Student athletes spend hours training for competition — but how about training to save a life?

SCA on soccer field.

Studies show that 6,000 – 8,000 teens experience sudden cardiac arrest (SCA) annually.1 Every three days, a student athlete falls victim to sudden cardiac death.2

Student athletes are at heightened risk for SCA due to the additional strain placed on the heart during athletic conditioning and competition. Contributing factors include the influx of adrenaline, dehydration, fever, and changes in electrolytes.3

While SCA isn’t preventable, sudden cardiac death can be. All it takes is to educate students on the symptoms that can precede an SCA event and to have an automated external defibrillator (AED) readily available during athletic practices and competition.
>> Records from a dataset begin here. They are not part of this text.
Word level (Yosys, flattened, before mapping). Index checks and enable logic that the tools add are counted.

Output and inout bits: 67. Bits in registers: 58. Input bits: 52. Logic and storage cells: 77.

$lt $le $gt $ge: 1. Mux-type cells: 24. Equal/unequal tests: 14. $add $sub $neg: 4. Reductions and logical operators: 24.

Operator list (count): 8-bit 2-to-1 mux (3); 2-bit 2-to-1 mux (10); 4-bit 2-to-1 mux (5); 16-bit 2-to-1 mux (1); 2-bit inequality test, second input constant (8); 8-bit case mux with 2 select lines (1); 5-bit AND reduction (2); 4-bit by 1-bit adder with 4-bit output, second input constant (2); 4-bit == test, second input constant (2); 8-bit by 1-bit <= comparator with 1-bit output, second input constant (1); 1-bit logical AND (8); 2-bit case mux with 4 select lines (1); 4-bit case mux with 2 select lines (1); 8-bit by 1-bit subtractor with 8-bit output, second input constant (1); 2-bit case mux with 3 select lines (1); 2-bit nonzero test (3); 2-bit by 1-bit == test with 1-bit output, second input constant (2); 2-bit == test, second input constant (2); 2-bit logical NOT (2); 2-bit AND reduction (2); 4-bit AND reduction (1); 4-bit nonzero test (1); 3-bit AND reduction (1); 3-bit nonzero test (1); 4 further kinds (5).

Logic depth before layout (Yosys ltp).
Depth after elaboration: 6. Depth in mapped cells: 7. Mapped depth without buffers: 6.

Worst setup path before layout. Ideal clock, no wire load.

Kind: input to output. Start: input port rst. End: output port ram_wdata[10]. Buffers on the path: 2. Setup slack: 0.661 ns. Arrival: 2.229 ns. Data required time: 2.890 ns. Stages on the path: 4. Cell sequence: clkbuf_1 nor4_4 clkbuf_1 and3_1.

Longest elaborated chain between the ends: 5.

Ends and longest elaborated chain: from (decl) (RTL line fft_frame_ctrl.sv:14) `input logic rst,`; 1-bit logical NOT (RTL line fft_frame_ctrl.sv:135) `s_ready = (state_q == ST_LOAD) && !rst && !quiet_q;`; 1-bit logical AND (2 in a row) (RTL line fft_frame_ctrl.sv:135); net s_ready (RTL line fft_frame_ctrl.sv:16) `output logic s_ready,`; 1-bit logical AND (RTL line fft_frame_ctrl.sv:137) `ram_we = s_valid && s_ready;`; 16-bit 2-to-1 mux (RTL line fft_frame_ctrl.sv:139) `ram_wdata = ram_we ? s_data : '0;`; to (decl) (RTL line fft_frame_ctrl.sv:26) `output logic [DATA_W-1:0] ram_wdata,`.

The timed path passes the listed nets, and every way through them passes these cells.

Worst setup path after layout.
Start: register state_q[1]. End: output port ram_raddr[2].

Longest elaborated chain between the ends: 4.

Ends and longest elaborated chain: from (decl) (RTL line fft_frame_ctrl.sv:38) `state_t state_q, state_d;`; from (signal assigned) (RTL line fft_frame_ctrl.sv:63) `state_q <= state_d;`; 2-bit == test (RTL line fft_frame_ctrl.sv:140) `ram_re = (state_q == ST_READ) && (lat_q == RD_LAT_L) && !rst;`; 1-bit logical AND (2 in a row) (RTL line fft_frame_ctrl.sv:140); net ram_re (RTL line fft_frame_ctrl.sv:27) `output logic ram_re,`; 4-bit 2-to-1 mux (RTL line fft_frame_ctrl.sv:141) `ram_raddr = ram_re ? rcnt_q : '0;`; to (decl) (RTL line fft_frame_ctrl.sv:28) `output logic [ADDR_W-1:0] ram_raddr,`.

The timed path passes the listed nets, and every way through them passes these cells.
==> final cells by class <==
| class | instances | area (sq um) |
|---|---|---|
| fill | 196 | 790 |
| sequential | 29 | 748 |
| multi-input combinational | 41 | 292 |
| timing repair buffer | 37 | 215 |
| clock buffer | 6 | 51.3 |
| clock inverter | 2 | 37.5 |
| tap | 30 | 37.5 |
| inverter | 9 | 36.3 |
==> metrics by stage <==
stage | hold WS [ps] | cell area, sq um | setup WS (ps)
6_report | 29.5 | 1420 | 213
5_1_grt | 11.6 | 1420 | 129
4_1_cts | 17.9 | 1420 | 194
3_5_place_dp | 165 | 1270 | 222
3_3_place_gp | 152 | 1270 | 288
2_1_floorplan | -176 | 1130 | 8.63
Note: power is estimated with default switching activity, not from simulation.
SCA can strike without warning, but sometimes symptoms are presented. Student athletes often dismiss symptoms preceding an SCA event for fear of losing precious game time. That’s why it’s vitally important for athletes to fully understand the risks they face and feel confident speaking up to prevent sudden cardiac death.

Here are some of the warning signs:5

  • Fainting
  • Chest pain
  • Shortness of breath
  • Irregular heartbeat – racing or fluttering
  • Dizziness or lightheadedness
  • Extreme fatigue

Nine out of ten victims who receive a shock from an AED within the first minute of SCA survive.4 Ensuring that your students and coaches are trained to respond to an SCA emergency could help save a life.

Download the ‘Help in a Heartbeat’ flyer to educate your team about the symptoms of SCA.

To learn more about the latest package from Cardiopartners to help your athletic teams respond to any emergency, visit: https://www.aed.com/zoll-aed-plus-athletic-director-s-package

1 “Sudden Cardiac Arrest and Teenage Athletes: What’s the Risk?”. Promise powered by Nemours Children’s Health System. https://blog.nemours.org/2017/02/sudden-cardiac-arrest-teenage-athletes-risk/

2 “Young Athletes & Sudden Cardiac Arrest”. Boston Scientific. http://www.your-heart-health.com/content/close-the-gap/en-US/heart-disease-facts/young-athletes.html

3 “Sports and Sudden Cardiac Arrest(SCA)”. Cardiosmart – American College of Cardiology. https://www.cardiosmart.org/Heart-Conditions/Sports-and-Sudden-Cardiac-Arrest

4Source: 2017, AHA Mediagenic Survey Results; 2017, AHA with Edelman Intelligence; 2017, AHA with BLR Media; Postgrad Medical Journal, October 2007.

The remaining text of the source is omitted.